When i left China after that first trip I honestly thought I was one and done. I have never tried to be a professional martial artist so I didn’t think I would be going back. The problem was that i really felt that Master Li’s Xingyi was what I should do. I found myself going back to China again and again over the years. On one of our visits after Master Li passed away Song Zhiyong arranged a trip to visit Master Li’s tomb. He took Tom and I around to the back of the tomb and showed us where our names were on the list of disciples. It was a great honor.



When we first were working with Song Zhiyong we had to do so in secret so that other disciples wouldn’t be jealous. Once we were formally disciples ourselves he could teach us openly. Before he died Master Li told Song to teach us everything honestly and hold nothing back. I have also been fortunate in that whenever Tom went to China on his own he would give me any film he took while there and would go over whatever Song taught him. I did the same for Tom when I went to Taiyuan on my own. That exchange helped me a great deal. Song Zhiyong has always insisted that he is not our teacher but instead our school brother. As a school brother he feels an obligation to answer whatever we wish to know. However it is important to know the right question to ask.

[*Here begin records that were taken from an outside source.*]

==> src/rtl/fifo_ptr_ctrl.sv <==
// -----------------------------------------------------------------------------
// utils_pkg   : shared helpers (binary-to-Gray conversion).
// fifo_ptr_ctrl : pointer/flag controller for a FIFO built around an external
//                 RAM with 1-cycle registered read data.
//
// Ports
//   clk, rst_n           clock; asynchronous active-low reset
//   flush                synchronous clear of pointers and the output stage
//   wr_valid / wr_ready  producer handshake
//   rd_valid / rd_ready  consumer handshake (head word is on the RAM read data)
//   ram_we, ram_waddr    RAM write strobe / address
//   ram_re, ram_raddr    RAM read strobe / address
//   level                words accepted and not yet consumed
//   full, empty, almost_full   status flags
//   wr_ptr_gray, rd_ptr_gray   registered Gray-coded pointers
// -----------------------------------------------------------------------------

package utils_pkg;

    function automatic logic [31:0] bin_to_gray(input logic [31:0] bin);
        return bin ^ (bin >> 1);
    endfunction

endpackage

module fifo_ptr_ctrl #(
    parameter int DEPTH_LOG2  = 4,
    parameter int ALMOST_FULL = 12
) (
    input  logic                  clk,
    input  logic                  rst_n,
    input  logic                  flush,
    input  logic                  wr_valid,
    output logic                  wr_ready,
    output logic                  rd_valid,
    input  logic                  rd_ready,
    output logic                  ram_we,
    output logic [DEPTH_LOG2-1:0] ram_waddr,
    output logic                  ram_re,
    output logic [DEPTH_LOG2-1:0] ram_raddr,
    output logic [DEPTH_LOG2:0]   level,
    output logic                  full,
    output logic                  empty,
    output logic                  almost_full,
    output logic [DEPTH_LOG2:0]   wr_ptr_gray,
    output logic [DEPTH_LOG2:0]   rd_ptr_gray
);

    localparam int PW = DEPTH_LOG2 + 1;
    localparam logic [PW-1:0] FULL_CNT = {1'b1, {DEPTH_LOG2{1'b0}}};
    localparam logic [PW-1:0] AF_LEVEL = PW'(ALMOST_FULL);

    logic [PW-1:0] wptr, rptr;
    logic [PW-1:0] wptr_nxt, rptr_nxt;
    logic [PW-1:0] ram_cnt;
    logic          rd_valid_nxt;

    // Flags, strobes and addresses
    always_comb begin
        ram_cnt     = wptr - rptr;
        full        = (ram_cnt == FULL_CNT);
        wr_ready    = !full && !flush;
        // rst_n gate keeps the write strobe quiet while reset is held,
        // even though wr_ready reads 1 during reset
        ram_we      = wr_valid && wr_ready && rst_n;
        ram_waddr   = wptr[DEPTH_LOG2-1:0];
        // prefetch into the output stage whenever it is empty or being drained
        ram_re      = (ram_cnt != '0) && (!rd_valid || rd_ready) && !flush;
        ram_raddr   = rptr[DEPTH_LOG2-1:0];
        level       = ram_cnt + PW'(rd_valid);
        empty       = (level == '0);
        almost_full = (level >= AF_LEVEL);
    end

    // Next-state values; flush overrides any transfer in the same cycle
    always_comb begin
        wptr_nxt     = wptr + PW'(ram_we);
        rptr_nxt     = rptr + PW'(ram_re);
        rd_valid_nxt = rd_valid;
        if (ram_re) begin
            rd_valid_nxt = 1'b1;
        end else if (rd_ready) begin
            rd_valid_nxt = 1'b0;
        end
        if (flush) begin
            wptr_nxt     = '0;
            rptr_nxt     = '0;
            rd_valid_nxt = 1'b0;
        end
    end

    // Gray outputs track the post-edge pointer values
    always_ff @(posedge clk or negedge rst_n) begin
        if (!rst_n) begin
            wptr        <= '0;
            rptr        <= '0;
            rd_valid    <= 1'b0;
            wr_ptr_gray <= '0;
            rd_ptr_gray <= '0;
        end else begin
            wptr        <= wptr_nxt;
            rptr        <= rptr_nxt;
            rd_valid    <= rd_valid_nxt;
            wr_ptr_gray <= PW'(utils_pkg::bin_to_gray(32'(wptr_nxt)));
            rd_ptr_gray <= PW'(utils_pkg::bin_to_gray(32'(rptr_nxt)));
        end
    end

endmodule

==> config.mk <==
export PLATFORM = sky130hd
export DESIGN_NAME = fifo_ptr_ctrl
export DESIGN_NICKNAME = d
export VERILOG_FILES = /design/src/rtl/fifo_ptr_ctrl.sv
export SDC_FILE = /design/constraint.sdc
export NUM_CORES = 1
export LEC_CHECK = 0
export CORE_ASPECT_RATIO = 0.6
export CORE_MARGIN = 2
export CORE_UTILIZATION = 32
export DETAILED_ROUTE_END_ITERATION = 8
export SYNTH_ARGS = -nofsm -noshare
export SYNTH_HDL_FRONTEND = slang
export SYNTH_SLANG_ARGS = --single-unit
==> constraint.sdc <==
create_clock -name clk -period 3.35 [get_ports clk]
set_clock_uncertainty 0.15 [all_clocks]
set_input_delay 0.335 -clock clk [delete_from_list [all_inputs] [get_ports clk]]
set_output_delay 0.335 -clock clk [all_outputs]
set_load 0.01 [all_outputs]
Word-level counts from Yosys, hierarchy flattened. Cells that the tools add are included.

Add/subtract/negate cells: 4. Equality and inequality tests: 1. Reductions and logical operators: 12. Bitwise logic cells: 2. Magnitude comparators: 1. Muxes and demuxes: 5.

Operators by type and width (count): $add A5 B1 Y5 (3); $mux W5 (2); $xor A5 B4 Y5 (2); $eq A5 B5 Y1 const B (1); $ge A5 B4 Y1 const B (1); $logic_and A1 B1 Y1 (5); $logic_not A5 Y1 (1); $reduce_bool A5 Y1 (1); $sub A5 B5 Y5 (1); $logic_not A1 Y1 (3); $mux W1 (3); $reduce_bool A3 Y1 (1); $logic_or A1 B1 Y1 (1).

Word-level logic and storage cells: 30. Input bits: 5. Register bits after elaboration: 21.

Longest topological paths before layout. Gate-level depths: netlist (run 1).

Depth after elaboration: 9. Mapped depth: 14. Depth with buffers taken out: 14.

Worst setup path before layout (run 1). Ideal clock, no wire load.

Path kind: reg2reg. From: register wptr[0]. To: register rd_ptr_gray[1]. Clock period less this slack: 3.492 ns. Path slack: -0.142 ns. Stages on the path, launching flop included: 14. Arrival time: 3.214 ns. Cell sequence: dfrtp_1 -> inv_1 -> ha_1 -> fa_1 -> nand2b_1 -> a21oi_2 -> xnor2_1 -> nor4_2 -> nor3b_1 -> ha_1 -> ha_1 -> xnor2_1 -> nor2_1 -> mux2_1.

Cells in the longest elaborated chain, start to end: 7.

Ends and longest elaborated chain: start, declared (RTL line 53) `logic [PW-1:0] wptr, rptr;`; start signal, assigned (RTL line 101) `wptr <= wptr_nxt;`; $sub A5 B5 Y5 (RTL line 60) `ram_cnt = wptr - rptr;`; $reduce_bool A5 Y1 (RTL line 68) `ram_re = (ram_cnt != '0) && (!rd_valid || rd_ready) && !flush;`; $logic_and A1 B1 Y1 (2 in a row) (RTL line 68); via ram_re (RTL line 39) `output logic ram_re,`; $add A5 B1 Y5 (RTL line 78) `rptr_nxt = rptr + PW'(ram_re);`; $mux W5 (RTL line 85) `if (flush) begin`; via rptr_nxt[2] (RTL line 54) `logic [PW-1:0] wptr_nxt, rptr_nxt;`; $xor A5 B4 Y5 (RTL line 21) `return bin ^ (bin >> 1);`; end signal, assigned (RTL line 105) `rd_ptr_gray <= PW'(utils_pkg::bin_to_gray(32'(rptr_nxt)));`; end, declared (RTL line 46) `output logic [DEPTH_LOG2:0] rd_ptr_gray`.

The timed path passes the listed nets, and every way through them passes these cells. A chain may end at the register's enable or synchronous reset.

Worst setup path in the final report (run 1).
From: register wptr[0]. To: output port almost_full.

Cells in the longest elaborated chain, start to end: 3.

Ends and longest elaborated chain: $sub A5 B5 Y5 (RTL line 60); $add A5 B1 Y5 (RTL line 70) `level = ram_cnt + PW'(rd_valid);`; $ge A5 B4 Y1 (RTL line 72) `almost_full = (level >= AF_LEVEL);`; end, declared (RTL line 44) `output logic almost_full,`.

Every way passes these cells.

Master Li said “Currently in learning the martial arts more attention is spent in training the set forms, not the skill. The students learn the forms and usage but the disciples also learn the skill (Gongfu). Why is there a difference between the students and disciples? In fact it is just a difference of whether, in learning the martial art, they have been given the key or not.” Xingyi and other martial arts have a lock attached to them. It is not very hard to learn the forms and applications and theory. Many masters are quite good at teaching these things and a person can also get good at fighting using only these methods. There is however a deeper level that Master Li is talking about. When I first got to China I could see that level in Master Li and Song Zhiyong but I had no idea how to achieve it. I had no key. Over time Song Zhiyong’s method became clear. Instead of reciting a lot of theory (although he can) he would just have me put my hands on him, his waist, back, joints etc. so I could feel how he moved internally as he did Si Ba or Pi Quan etc. That way, coupled with other instruction, I was able to gradually feel the same movement in my own body. This is a sort of direct transmission and it is, I believe, the key to really unlocking the arts. However it is also subject to the skill development of the teacher. Many teachers may allow the students to touch them on occasion but what they will actually feel is dependent on that teachers own development.

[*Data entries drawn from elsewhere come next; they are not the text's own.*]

[src/flat_wrapper.sv]
// flat-port wrapper written by rule: the top's interface ports become plain ports
module id_ex_stage_flat import ctrl_encode_def::*;
#(
    parameter int XLEN  = 32,
    parameter int CNT_W = 16
)
  (clk, rst, bubble_cnt, flush_cnt, bus_id_valid, bus_id_pc, bus_id_rs1, bus_id_rs2, bus_id_rd, bus_id_uses_rs1, bus_id_uses_rs2, bus_id_rd1, bus_id_rd2, bus_id_imm, bus_id_reg_write, bus_id_mem_write, bus_id_mem_read, bus_id_alu_src, bus_id_alu_op, bus_id_npc_op, bus_id_wd_sel, bus_id_dm_type, bus_ex_redirect, bus_ex_hold, bus_ex_valid, bus_ex_pc, bus_ex_rd1, bus_ex_rd2, bus_ex_imm, bus_ex_rs1, bus_ex_rs2, bus_ex_rd, bus_ex_reg_write, bus_ex_mem_write, bus_ex_mem_read, bus_ex_alu_src, bus_ex_alu_op, bus_ex_npc_op, bus_ex_wd_sel, bus_ex_dm_type, bus_load_use_stall, bus_pc_write_en, bus_if_id_write_en);
  id_ex_stage_if #(.XLEN(XLEN)) bus_i ();
  input  logic clk;
  input  logic rst;
  output logic [CNT_W-1:0] bubble_cnt;
  output logic [CNT_W-1:0] flush_cnt;
  input wire logic [$bits(bus_i.id_valid)-1:0] bus_id_valid;
  input wire logic [$bits(bus_i.id_pc)-1:0] bus_id_pc;
  input wire logic [$bits(bus_i.id_rs1)-1:0] bus_id_rs1;
  input wire logic [$bits(bus_i.id_rs2)-1:0] bus_id_rs2;
  input wire logic [$bits(bus_i.id_rd)-1:0] bus_id_rd;
  input wire logic [$bits(bus_i.id_uses_rs1)-1:0] bus_id_uses_rs1;
  input wire logic [$bits(bus_i.id_uses_rs2)-1:0] bus_id_uses_rs2;
  input wire logic [$bits(bus_i.id_rd1)-1:0] bus_id_rd1;
  input wire logic [$bits(bus_i.id_rd2)-1:0] bus_id_rd2;
  input wire logic [$bits(bus_i.id_imm)-1:0] bus_id_imm;
  input wire logic [$bits(bus_i.id_reg_write)-1:0] bus_id_reg_write;
  input wire logic [$bits(bus_i.id_mem_write)-1:0] bus_id_mem_write;
  input wire logic [$bits(bus_i.id_mem_read)-1:0] bus_id_mem_read;
  input wire logic [$bits(bus_i.id_alu_src)-1:0] bus_id_alu_src;
  input wire logic [$bits(bus_i.id_alu_op)-1:0] bus_id_alu_op;
  input wire logic [$bits(bus_i.id_npc_op)-1:0] bus_id_npc_op;
  input wire logic [$bits(bus_i.id_wd_sel)-1:0] bus_id_wd_sel;
  input wire logic [$bits(bus_i.id_dm_type)-1:0] bus_id_dm_type;
  input wire logic [$bits(bus_i.ex_redirect)-1:0] bus_ex_redirect;
  input wire logic [$bits(bus_i.ex_hold)-1:0] bus_ex_hold;
  output wire logic [$bits(bus_i.ex_valid)-1:0] bus_ex_valid;
  output wire logic [$bits(bus_i.ex_pc)-1:0] bus_ex_pc;
  output wire logic [$bits(bus_i.ex_rd1)-1:0] bus_ex_rd1;
  output wire logic [$bits(bus_i.ex_rd2)-1:0] bus_ex_rd2;
  output wire logic [$bits(bus_i.ex_imm)-1:0] bus_ex_imm;
  output wire logic [$bits(bus_i.ex_rs1)-1:0] bus_ex_rs1;
  output wire logic [$bits(bus_i.ex_rs2)-1:0] bus_ex_rs2;
  output wire logic [$bits(bus_i.ex_rd)-1:0] bus_ex_rd;
  output wire logic [$bits(bus_i.ex_reg_write)-1:0] bus_ex_reg_write;
  output wire logic [$bits(bus_i.ex_mem_write)-1:0] bus_ex_mem_write;
  output wire logic [$bits(bus_i.ex_mem_read)-1:0] bus_ex_mem_read;
  output wire logic [$bits(bus_i.ex_alu_src)-1:0] bus_ex_alu_src;
  output wire logic [$bits(bus_i.ex_alu_op)-1:0] bus_ex_alu_op;
  output wire logic [$bits(bus_i.ex_npc_op)-1:0] bus_ex_npc_op;
  output wire logic [$bits(bus_i.ex_wd_sel)-1:0] bus_ex_wd_sel;
  output wire logic [$bits(bus_i.ex_dm_type)-1:0] bus_ex_dm_type;
  output wire logic [$bits(bus_i.load_use_stall)-1:0] bus_load_use_stall;
  output wire logic [$bits(bus_i.pc_write_en)-1:0] bus_pc_write_en;
  output wire logic [$bits(bus_i.if_id_write_en)-1:0] bus_if_id_write_en;
  assign bus_i.id_valid = bus_id_valid;
  assign bus_i.id_pc = bus_id_pc;
  assign bus_i.id_rs1 = bus_id_rs1;
  assign bus_i.id_rs2 = bus_id_rs2;
  assign bus_i.id_rd = bus_id_rd;
  assign bus_i.id_uses_rs1 = bus_id_uses_rs1;
  assign bus_i.id_uses_rs2 = bus_id_uses_rs2;
  assign bus_i.id_rd1 = bus_id_rd1;
  assign bus_i.id_rd2 = bus_id_rd2;
  assign bus_i.id_imm = bus_id_imm;
  assign bus_i.id_reg_write = bus_id_reg_write;
  assign bus_i.id_mem_write = bus_id_mem_write;
  assign bus_i.id_mem_read = bus_id_mem_read;
  assign bus_i.id_alu_src = bus_id_alu_src;
  assign bus_i.id_alu_op = bus_id_alu_op;
  assign bus_i.id_npc_op = bus_id_npc_op;
  assign bus_i.id_wd_sel = bus_id_wd_sel;
  assign bus_i.id_dm_type = bus_id_dm_type;
  assign bus_i.ex_redirect = bus_ex_redirect;
  assign bus_i.ex_hold = bus_ex_hold;
  assign bus_ex_valid = bus_i.ex_valid;
  assign bus_ex_pc = bus_i.ex_pc;
  assign bus_ex_rd1 = bus_i.ex_rd1;
  assign bus_ex_rd2 = bus_i.ex_rd2;
  assign bus_ex_imm = bus_i.ex_imm;
  assign bus_ex_rs1 = bus_i.ex_rs1;
  assign bus_ex_rs2 = bus_i.ex_rs2;
  assign bus_ex_rd = bus_i.ex_rd;
  assign bus_ex_reg_write = bus_i.ex_reg_write;
  assign bus_ex_mem_write = bus_i.ex_mem_write;
  assign bus_ex_mem_read = bus_i.ex_mem_read;
  assign bus_ex_alu_src = bus_i.ex_alu_src;
  assign bus_ex_alu_op = bus_i.ex_alu_op;
  assign bus_ex_npc_op = bus_i.ex_npc_op;
  assign bus_ex_wd_sel = bus_i.ex_wd_sel;
  assign bus_ex_dm_type = bus_i.ex_dm_type;
  assign bus_load_use_stall = bus_i.load_use_stall;
  assign bus_pc_write_en = bus_i.pc_write_en;
  assign bus_if_id_write_en = bus_i.if_id_write_en;
  id_ex_stage #(.XLEN(XLEN), .CNT_W(CNT_W)) u_core (.clk(clk), .rst(rst), .bus(bus_i), .bubble_cnt(bubble_cnt), .flush_cnt(flush_cnt));
endmodule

On my last trip to China Song Zhiyong told me that my Xingyi had reached a high level. I don’t know about that but I do know what a profound effect the practice of what he taught me has had on my life. I was very fortunate to meet Master Li Guichang and become his disciple but that would have led to very little without the generosity and skill of Master Song Zhiyong. His open and honest teaching over these many years has been a great gift for which i will be forever grateful.